**Recorded information**

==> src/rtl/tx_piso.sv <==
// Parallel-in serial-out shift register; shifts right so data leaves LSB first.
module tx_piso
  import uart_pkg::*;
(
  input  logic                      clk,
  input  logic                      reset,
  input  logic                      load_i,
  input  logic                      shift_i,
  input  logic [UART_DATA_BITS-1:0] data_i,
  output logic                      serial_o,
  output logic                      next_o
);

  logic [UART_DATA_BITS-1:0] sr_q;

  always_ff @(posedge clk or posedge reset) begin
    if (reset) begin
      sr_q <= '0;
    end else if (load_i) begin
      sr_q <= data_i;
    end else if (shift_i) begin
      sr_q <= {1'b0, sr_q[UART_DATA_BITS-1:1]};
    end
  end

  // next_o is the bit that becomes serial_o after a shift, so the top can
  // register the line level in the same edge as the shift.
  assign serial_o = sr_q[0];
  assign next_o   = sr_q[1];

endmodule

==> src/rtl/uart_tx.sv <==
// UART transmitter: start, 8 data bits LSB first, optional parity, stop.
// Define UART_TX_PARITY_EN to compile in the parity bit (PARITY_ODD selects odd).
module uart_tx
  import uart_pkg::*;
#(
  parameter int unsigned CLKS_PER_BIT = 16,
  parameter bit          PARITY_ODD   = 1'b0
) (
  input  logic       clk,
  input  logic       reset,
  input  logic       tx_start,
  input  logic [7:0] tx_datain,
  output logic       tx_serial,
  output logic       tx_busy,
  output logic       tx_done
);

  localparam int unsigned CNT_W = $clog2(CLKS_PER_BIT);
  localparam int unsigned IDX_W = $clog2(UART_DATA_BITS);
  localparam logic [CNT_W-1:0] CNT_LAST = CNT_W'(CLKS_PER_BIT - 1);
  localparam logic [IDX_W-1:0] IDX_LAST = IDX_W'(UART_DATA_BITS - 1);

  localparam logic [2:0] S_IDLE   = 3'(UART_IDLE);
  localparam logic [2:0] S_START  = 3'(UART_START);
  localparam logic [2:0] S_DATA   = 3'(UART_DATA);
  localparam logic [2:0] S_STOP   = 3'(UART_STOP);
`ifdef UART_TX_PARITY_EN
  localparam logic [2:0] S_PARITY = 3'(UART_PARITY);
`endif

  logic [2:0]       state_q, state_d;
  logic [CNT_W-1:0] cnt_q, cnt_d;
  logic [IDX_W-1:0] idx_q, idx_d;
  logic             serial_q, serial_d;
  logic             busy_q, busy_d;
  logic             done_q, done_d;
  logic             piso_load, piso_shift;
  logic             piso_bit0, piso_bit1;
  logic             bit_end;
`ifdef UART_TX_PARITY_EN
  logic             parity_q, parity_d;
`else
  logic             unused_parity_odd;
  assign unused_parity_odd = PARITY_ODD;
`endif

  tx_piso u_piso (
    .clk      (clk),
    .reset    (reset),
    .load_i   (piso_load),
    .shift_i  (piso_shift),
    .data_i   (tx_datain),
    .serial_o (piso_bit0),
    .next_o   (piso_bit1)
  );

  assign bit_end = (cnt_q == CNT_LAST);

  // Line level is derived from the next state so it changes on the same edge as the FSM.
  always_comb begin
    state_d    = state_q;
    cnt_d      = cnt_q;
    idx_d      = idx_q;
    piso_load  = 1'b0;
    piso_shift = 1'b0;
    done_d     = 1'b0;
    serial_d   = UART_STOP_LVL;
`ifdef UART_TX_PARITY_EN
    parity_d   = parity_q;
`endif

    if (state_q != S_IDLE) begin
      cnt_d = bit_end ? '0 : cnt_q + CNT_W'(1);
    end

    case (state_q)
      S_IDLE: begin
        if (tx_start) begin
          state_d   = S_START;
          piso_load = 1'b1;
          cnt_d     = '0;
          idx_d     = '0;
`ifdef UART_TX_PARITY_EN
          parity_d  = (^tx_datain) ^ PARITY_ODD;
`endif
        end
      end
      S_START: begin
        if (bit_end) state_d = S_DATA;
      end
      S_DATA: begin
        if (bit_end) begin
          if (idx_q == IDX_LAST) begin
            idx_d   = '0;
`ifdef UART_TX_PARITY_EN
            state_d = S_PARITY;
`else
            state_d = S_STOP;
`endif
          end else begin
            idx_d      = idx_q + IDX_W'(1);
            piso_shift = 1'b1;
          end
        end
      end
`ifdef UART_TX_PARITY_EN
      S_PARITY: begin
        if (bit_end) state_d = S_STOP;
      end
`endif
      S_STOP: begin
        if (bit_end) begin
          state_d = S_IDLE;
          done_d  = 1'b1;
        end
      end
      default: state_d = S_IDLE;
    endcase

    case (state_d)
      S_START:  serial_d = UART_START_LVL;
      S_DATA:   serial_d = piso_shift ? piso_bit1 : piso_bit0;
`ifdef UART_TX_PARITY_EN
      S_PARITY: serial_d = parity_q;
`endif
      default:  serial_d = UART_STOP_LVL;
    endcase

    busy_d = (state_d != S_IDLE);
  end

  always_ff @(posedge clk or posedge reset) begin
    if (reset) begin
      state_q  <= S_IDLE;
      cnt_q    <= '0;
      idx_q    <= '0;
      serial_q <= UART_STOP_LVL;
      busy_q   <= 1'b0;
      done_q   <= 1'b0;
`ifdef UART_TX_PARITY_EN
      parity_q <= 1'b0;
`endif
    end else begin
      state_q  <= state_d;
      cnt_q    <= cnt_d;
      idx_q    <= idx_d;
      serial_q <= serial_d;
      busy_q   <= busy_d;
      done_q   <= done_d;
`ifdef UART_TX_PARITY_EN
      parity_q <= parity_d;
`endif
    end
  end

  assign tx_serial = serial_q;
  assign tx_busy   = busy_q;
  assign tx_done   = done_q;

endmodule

---

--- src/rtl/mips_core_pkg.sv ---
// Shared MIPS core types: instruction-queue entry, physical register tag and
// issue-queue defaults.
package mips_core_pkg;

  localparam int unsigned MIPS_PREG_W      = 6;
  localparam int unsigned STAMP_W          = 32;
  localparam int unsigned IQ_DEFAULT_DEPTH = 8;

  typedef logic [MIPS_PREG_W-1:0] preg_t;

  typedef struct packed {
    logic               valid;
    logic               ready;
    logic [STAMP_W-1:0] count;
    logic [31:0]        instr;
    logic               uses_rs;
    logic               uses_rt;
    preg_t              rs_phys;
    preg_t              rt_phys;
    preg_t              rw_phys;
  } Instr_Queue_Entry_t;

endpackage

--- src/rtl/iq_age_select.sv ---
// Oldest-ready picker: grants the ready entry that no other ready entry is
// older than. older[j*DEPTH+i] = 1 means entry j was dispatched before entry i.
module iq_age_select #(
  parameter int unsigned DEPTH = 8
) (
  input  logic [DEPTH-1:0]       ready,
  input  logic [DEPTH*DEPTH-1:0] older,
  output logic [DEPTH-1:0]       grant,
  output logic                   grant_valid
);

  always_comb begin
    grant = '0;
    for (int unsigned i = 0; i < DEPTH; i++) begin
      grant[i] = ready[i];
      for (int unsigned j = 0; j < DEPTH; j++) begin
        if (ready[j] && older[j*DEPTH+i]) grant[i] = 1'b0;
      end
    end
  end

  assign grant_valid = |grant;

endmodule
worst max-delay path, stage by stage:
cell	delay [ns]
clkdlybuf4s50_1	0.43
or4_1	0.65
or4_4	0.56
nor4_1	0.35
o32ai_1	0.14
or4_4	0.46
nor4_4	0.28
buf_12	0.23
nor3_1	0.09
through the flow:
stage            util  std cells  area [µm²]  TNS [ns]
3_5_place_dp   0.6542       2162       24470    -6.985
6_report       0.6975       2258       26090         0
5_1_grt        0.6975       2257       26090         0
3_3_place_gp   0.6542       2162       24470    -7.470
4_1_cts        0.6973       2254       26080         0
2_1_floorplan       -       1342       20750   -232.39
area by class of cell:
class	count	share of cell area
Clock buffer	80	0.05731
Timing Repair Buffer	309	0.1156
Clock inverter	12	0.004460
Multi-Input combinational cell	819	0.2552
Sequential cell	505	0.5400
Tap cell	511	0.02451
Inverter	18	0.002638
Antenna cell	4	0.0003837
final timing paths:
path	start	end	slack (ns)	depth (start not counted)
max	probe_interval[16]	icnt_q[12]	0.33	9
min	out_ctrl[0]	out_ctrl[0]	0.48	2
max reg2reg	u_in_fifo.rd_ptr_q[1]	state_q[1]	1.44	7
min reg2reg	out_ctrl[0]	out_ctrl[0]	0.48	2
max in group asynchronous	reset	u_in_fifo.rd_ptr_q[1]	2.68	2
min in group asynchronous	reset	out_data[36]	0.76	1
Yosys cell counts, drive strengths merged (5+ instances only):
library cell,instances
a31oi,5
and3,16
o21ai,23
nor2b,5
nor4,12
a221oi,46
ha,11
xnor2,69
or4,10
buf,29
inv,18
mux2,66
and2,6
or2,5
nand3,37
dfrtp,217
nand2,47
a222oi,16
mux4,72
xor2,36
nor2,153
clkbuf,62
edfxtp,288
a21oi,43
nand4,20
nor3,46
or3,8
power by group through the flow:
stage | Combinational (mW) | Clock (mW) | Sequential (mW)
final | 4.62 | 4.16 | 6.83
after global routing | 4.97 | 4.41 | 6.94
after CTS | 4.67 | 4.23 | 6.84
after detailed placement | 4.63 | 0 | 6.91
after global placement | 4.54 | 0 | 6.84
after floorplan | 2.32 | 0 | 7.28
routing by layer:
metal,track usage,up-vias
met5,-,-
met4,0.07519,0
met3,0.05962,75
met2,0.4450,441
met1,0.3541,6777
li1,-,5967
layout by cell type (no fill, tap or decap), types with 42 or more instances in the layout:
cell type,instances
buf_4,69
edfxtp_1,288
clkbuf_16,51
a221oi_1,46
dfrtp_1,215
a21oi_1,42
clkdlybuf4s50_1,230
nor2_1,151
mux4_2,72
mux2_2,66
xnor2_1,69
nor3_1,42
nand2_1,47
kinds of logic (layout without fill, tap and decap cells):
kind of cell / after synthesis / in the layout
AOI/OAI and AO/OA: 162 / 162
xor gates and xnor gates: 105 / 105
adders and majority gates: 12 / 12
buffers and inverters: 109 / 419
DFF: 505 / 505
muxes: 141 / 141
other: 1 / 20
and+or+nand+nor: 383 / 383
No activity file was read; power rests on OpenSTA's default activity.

**Task objective**
Your answer should be one number: how many lines in the material hold the string "power".

**Completed exercise**
2